Peter Dutton with wife Kirilly, dog Ralph and LNP candidate Carl Mutzelburg in Ipswich on Sunday.Credit: James Brickwood
The opposition leader greeted supporters and community members and was accompanied by wife Kirilly, their family’s spoodle, Ralph, and Carl Mutzelburg, the Liberal National Party candidate for Blair, which covers Ipswich.
“Remember what is important in life and what is important is family, our friends and our society, our community,” Dutton told supporters.
In a clear reference to Trump during his podcast interview, Albanese said Dutton was “channelling some other world leaders we’re seeing” and was “bringing a machismo, essentially, to politics”.
“That is something that I think alienates the centre,” Albanese said.

Playing the ball: Albanese on The Sunday Footy Show in Sydney on Sunday.Credit: Alex Ellinghausen
“We have compulsory voting [in Australia]. You win elections either from the centre-left or centre-right.
“We’ll see how it plays out over the next couple of weeks, but certainly Peter Dutton has gone out of his way to appeal to a right-wing base, and there isn’t too much that is there for the centre that can be seen as being moderate.”

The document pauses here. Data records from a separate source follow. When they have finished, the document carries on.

Context: an optimization exercise on an open-source flow, tuned for small area, a short achievable clock period and few clock cycles. The choices shown serve that exercise and are no tape-out recipe. No functional check of the RTL was part of this run. No activity file was given, so power comes from the tool's default toggle rates.

File: run.sh
#!/bin/bash
# synth_recipe.tcl (not shown) runs the flow's synth.tcl, then flattens the netlist and writes it again
# the make line also repeats each setting of config.mk as NAME=value (left out here)
make -C /OpenROAD-flow-scripts/flow DESIGN_CONFIG=/design/flow/config.mk WORK_HOME=/design/flow/orfs CLKGATE_MAP_FILE= SYNTH_SCRIPT=/design/flow/synth_recipe.tcl finish
File: constraint.sdc
create_clock -name core_clock -period 10.0 [get_ports {clk}]
set_input_delay 2.0000 -clock core_clock [delete_from_list [all_inputs] [get_ports {clk}]]
set_output_delay 2.0000 -clock core_clock [all_outputs]
set_load 0.01 [all_outputs]
File: config.mk
export PLATFORM = sky130hd
export DESIGN_NAME = bf_machine
export DESIGN_NICKNAME = bf_machine
export VERILOG_FILES = /design/flow/design.v
export SDC_FILE = /design/flow/constraint.sdc
export NUM_CORES = 4
export LEC_CHECK = 0
export CAP_MARGIN = 20
export CORE_MARGIN = 2
export CORE_UTILIZATION = 40
export SLEW_MARGIN = 20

Dutton was quicker than Albanese to criticise Trump’s deal-making approach to Russia’s invasion of Ukraine and has sought to shake off comparisons to the US administration over the course of the campaign. But this was hampered by last weekend’s enthusiastic pledge by senator Jacinta Nampijinpa Price to “make Australia great again”, which echoed the Trump slogan.
Albanese and Dutton have both sought to use podcasts to appeal to voters during the campaign, with Labor contracting the company associated with the satirical news publication Betoota Advocate to provide advice on the party’s podcast strategy.
During the leaders’ debate on Wednesday, the prime minister predicted the current crop of teal independents would hold all their seats on May 3 because Dutton appeared ambivalent about the link between climate change and natural disasters, and favoured gas and nuclear power over renewable energy. Albanese reiterated that view in his podcast interview.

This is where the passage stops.